Repeat the entries exactly. Leave nothing out.

Collected data entries:
####################

What follows belongs to an exercise in optimizing a design on an open flow for small area; a production flow would make more cautious choices.
In this exercise RTL edits were held to simulation tests only and were not proved equivalent to the original.

<file path="design/flow/constraint.sdc">
create_clock -name core_clock -period 10.0 [get_ports {clk}]
set_input_delay 2.0000 -clock core_clock [delete_from_list [all_inputs] [get_ports {clk}]]
set_output_delay 2.0000 -clock core_clock [all_outputs]
set_load 0.01 [all_outputs]
</file>
<file path="design/flow/config.mk">
export PLATFORM = sky130hd
export DESIGN_NAME = binwatch_core
export DESIGN_NICKNAME = binwatch_core
export VERILOG_FILES = /design/flow/design.v
export SDC_FILE = /design/flow/constraint.sdc
export NUM_CORES = 4
export LEC_CHECK = 0
export CAP_MARGIN = 20
export CORE_MARGIN = 2
export CORE_UTILIZATION = 40
export SLEW_MARGIN = 20
</file>
<file path="design/flow/run.sh">
#!/bin/bash
# synth_recipe.tcl (not shown) runs the flow's synth.tcl, then flattens the netlist and writes it again
# the make line also repeats each setting of config.mk as NAME=value (left out here)
make -C /OpenROAD-flow-scripts/flow DESIGN_CONFIG=/design/flow/config.mk WORK_HOME=/design/flow/orfs CLKGATE_MAP_FILE= SYNTH_SCRIPT=/design/flow/synth_recipe.tcl finish
</file>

####################

▸ SOLUTION BELOW:
What follows belongs to an exercise in optimizing a design on an open flow for small area; a production flow would make more cautious choices.
In this exercise RTL edits were held to simulation tests only and were not proved equivalent to the original.

<file path="design/flow/constraint.sdc">
create_clock -name core_clock -period 10.0 [get_ports {clk}]
set_input_delay 2.0000 -clock core_clock [delete_from_list [all_inputs] [get_ports {clk}]]
set_output_delay 2.0000 -clock core_clock [all_outputs]
set_load 0.01 [all_outputs]
</file>
<file path="design/flow/config.mk">
export PLATFORM = sky130hd
export DESIGN_NAME = binwatch_core
export DESIGN_NICKNAME = binwatch_core
export VERILOG_FILES = /design/flow/design.v
export SDC_FILE = /design/flow/constraint.sdc
export NUM_CORES = 4
export LEC_CHECK = 0
export CAP_MARGIN = 20
export CORE_MARGIN = 2
export CORE_UTILIZATION = 40
export SLEW_MARGIN = 20
</file>
<file path="design/flow/run.sh">
#!/bin/bash
# synth_recipe.tcl (not shown) runs the flow's synth.tcl, then flattens the netlist and writes it again
# the make line also repeats each setting of config.mk as NAME=value (left out here)
make -C /OpenROAD-flow-scripts/flow DESIGN_CONFIG=/design/flow/config.mk WORK_HOME=/design/flow/orfs CLKGATE_MAP_FILE= SYNTH_SCRIPT=/design/flow/synth_recipe.tcl finish
</file>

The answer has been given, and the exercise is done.